Any clues? Am I going about all this the wrong way? Thanks for help in advance, I do appreciate it!
From what I can determine from the question, it seems like you are asking how to distinguish the lines you want from the logger lines that start with WARNING, ERROR, INFO.
You can do this without getting to fancy with lookahead or lookbehind. Just grep for lines beginning with
"/net/nas/vol0/home/recep/SG4rt.exe: "
then using awk you can extract the remainder of the line. Or you can gsub the prefix out like you are doing in the summary processing section.

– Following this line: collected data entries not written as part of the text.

## src/rtl/multiword_addsub_sequencer.sv

```systemverilog
// multiword_addsub_sequencer
// Computes W = 4*WORDS bit sums and differences by stepping a single 4-bit
// ripple-carry slice across the operands, one nibble per clock, LSB first.
// The carry between nibbles is held in a register.
// Subtraction is performed as A + ~B + 1. B is stored inverted and the
// carry register is preloaded with 1.
// Optional feature macro: ADDSUB_ZERO_FLAG_EN adds the Z (result-zero) output.
module multiword_addsub_sequencer #(
    parameter int WORDS = 4
) (
    input  logic               clk,
    input  logic               rst_n,
    input  logic               start,
    input  logic               sub,
    input  logic [4*WORDS-1:0] A,
    input  logic [4*WORDS-1:0] B,
    output logic               busy,
    output logic               done,
    output logic [4*WORDS-1:0] Sum,
    output logic               Co,
    output logic               V
`ifdef ADDSUB_ZERO_FLAG_EN
    ,
    output logic               Z
`endif
);

    localparam int W  = 4 * WORDS;
    localparam int CW = (WORDS > 1) ? $clog2(WORDS) : 1;

    typedef enum logic {
        IDLE = 1'b0,
        RUN  = 1'b1
    } state_t;

    state_t          r_state;
    logic [W-1:0]    r_a;
    logic [W-1:0]    r_b;
    logic            r_carry;
    logic [CW-1:0]   r_cnt;
    logic            r_busy;
    logic            r_done;
    logic            r_co;
    logic            r_v;
    logic [3:0]      r_sum_nib [WORDS];
`ifdef ADDSUB_ZERO_FLAG_EN
    logic            r_z;
`endif

    logic [3:0]      w_a_nibs [WORDS];
    logic [3:0]      w_b_nibs [WORDS];
    logic [3:0]      w_a_nib;
    logic [3:0]      w_b_nib;
    logic [3:0]      w_s;
    logic [4:0]      w_c;
    logic [W-1:0]    w_sum_flat;
    logic            w_accept;
    logic            w_last;

    // A start request is honoured only while idle.
    // In the RUN state, start is ignored.
    assign w_accept = (r_state == IDLE) && start;
    assign w_last   = (r_cnt == CW'(WORDS - 1));

    // Split the latched operands into nibbles.
    // Collect the result nibbles into a flat vector.
    genvar gi;
    generate
        for (gi = 0; gi < WORDS; gi++) begin : g_nib
            assign w_a_nibs[gi]             = r_a[4*gi +: 4];
            assign w_b_nibs[gi]             = r_b[4*gi +: 4];
            assign w_sum_flat[4*gi +: 4]    = r_sum_nib[gi];
        end
    endgenerate

    // Select the operand nibbles that the current count points at.
    always_comb begin
        w_a_nib = w_a_nibs[r_cnt];
        w_b_nib = w_b_nibs[r_cnt];
    end

    // The shared 4-bit ripple-carry slice.
    // w_c[3] is the carry into the slice MSB; it is used for overflow.
    assign w_c[0] = r_carry;
    generate
        for (gi = 0; gi < 4; gi++) begin : g_slice
            assign w_s[gi]     = w_a_nib[gi] ^ w_b_nib[gi] ^ w_c[gi];
            assign w_c[gi+1]   = (w_a_nib[gi] & w_b_nib[gi]) |
                                 (w_c[gi] & (w_a_nib[gi] ^ w_b_nib[gi]));
        end
    endgenerate

    // Result nibble registers.
    // Each register is cleared on accept.
    // Each register is written when the count reaches its own position.
    generate
        for (gi = 0; gi < WORDS; gi++) begin : g_sum
            always_ff @(posedge clk or negedge rst_n) begin
                if (!rst_n) begin
                    r_sum_nib[gi] <= 4'h0;
                end else if (w_accept) begin
                    r_sum_nib[gi] <= 4'h0;
                end else if ((r_state == RUN) && (r_cnt == CW'(gi))) begin
                    r_sum_nib[gi] <= w_s;
                end
            end
        end
    endgenerate

    // Sequencer FSM.
    // It accepts an operation, steps through the nibbles, and publishes the flags with a done pulse.
    always_ff @(posedge clk or negedge rst_n) begin
        if (!rst_n) begin
            r_state <= IDLE;
            r_a     <= '0;
            r_b     <= '0;
            r_carry <= 1'b0;
            r_cnt   <= '0;
            r_busy  <= 1'b0;
            r_done  <= 1'b0;
            r_co    <= 1'b0;
            r_v     <= 1'b0;
`ifdef ADDSUB_ZERO_FLAG_EN
            r_z     <= 1'b0;
`endif
        end else begin
            case (r_state)
                IDLE: begin
                    r_done <= 1'b0;
                    if (start) begin
                        r_a     <= A;
                        r_b     <= sub ? ~B : B;
                        r_carry <= sub;
                        r_cnt   <= '0;
                        r_co    <= 1'b0;
                        r_v     <= 1'b0;
`ifdef ADDSUB_ZERO_FLAG_EN
                        r_z     <= 1'b0;
`endif
                        r_busy  <= 1'b1;
                        r_state <= RUN;
                    end
                end
                RUN: begin
                    r_carry <= w_c[4];
                    if (w_last) begin
                        r_cnt   <= '0;
                        r_co    <= w_c[4];
                        r_v     <= w_c[3] ^ w_c[4];
`ifdef ADDSUB_ZERO_FLAG_EN
                        // Lower nibbles are already final.
                        // The top nibble comes straight from the slice.
                        r_z     <= (w_s == 4'h0) && (w_sum_flat[W-5:0] == '0);
`endif
                        r_done  <= 1'b1;
                        r_busy  <= 1'b0;
                        r_state <= IDLE;
                    end else begin
                        r_cnt   <= r_cnt + CW'(1);
                    end
                end
                default: begin
                    r_state <= IDLE;
                    r_busy  <= 1'b0;
                    r_done  <= 1'b0;
                end
            endcase
        end
    end

    assign busy = r_busy;
    assign done = r_done;
    assign Sum  = w_sum_flat;
    assign Co   = r_co;
    assign V    = r_v;
`ifdef ADDSUB_ZERO_FLAG_EN
    assign Z    = r_z;
`endif

endmodule

```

As far as the question about processing the summary goes, what strikes me most is that you are processing the entire file multiple times, each time pulling out one kind of line. For tasks like this, I would use Perl, Ruby, or Python and make one pass through the file, collecting the pieces of each line after the colon, storing them in regular programming language variables (not env variables), and forming the MySQL insert string using interpolation.
Bash is great for some things but IMHO you are justified in using a more general scripting language (Perl, Python, Ruby come to mind).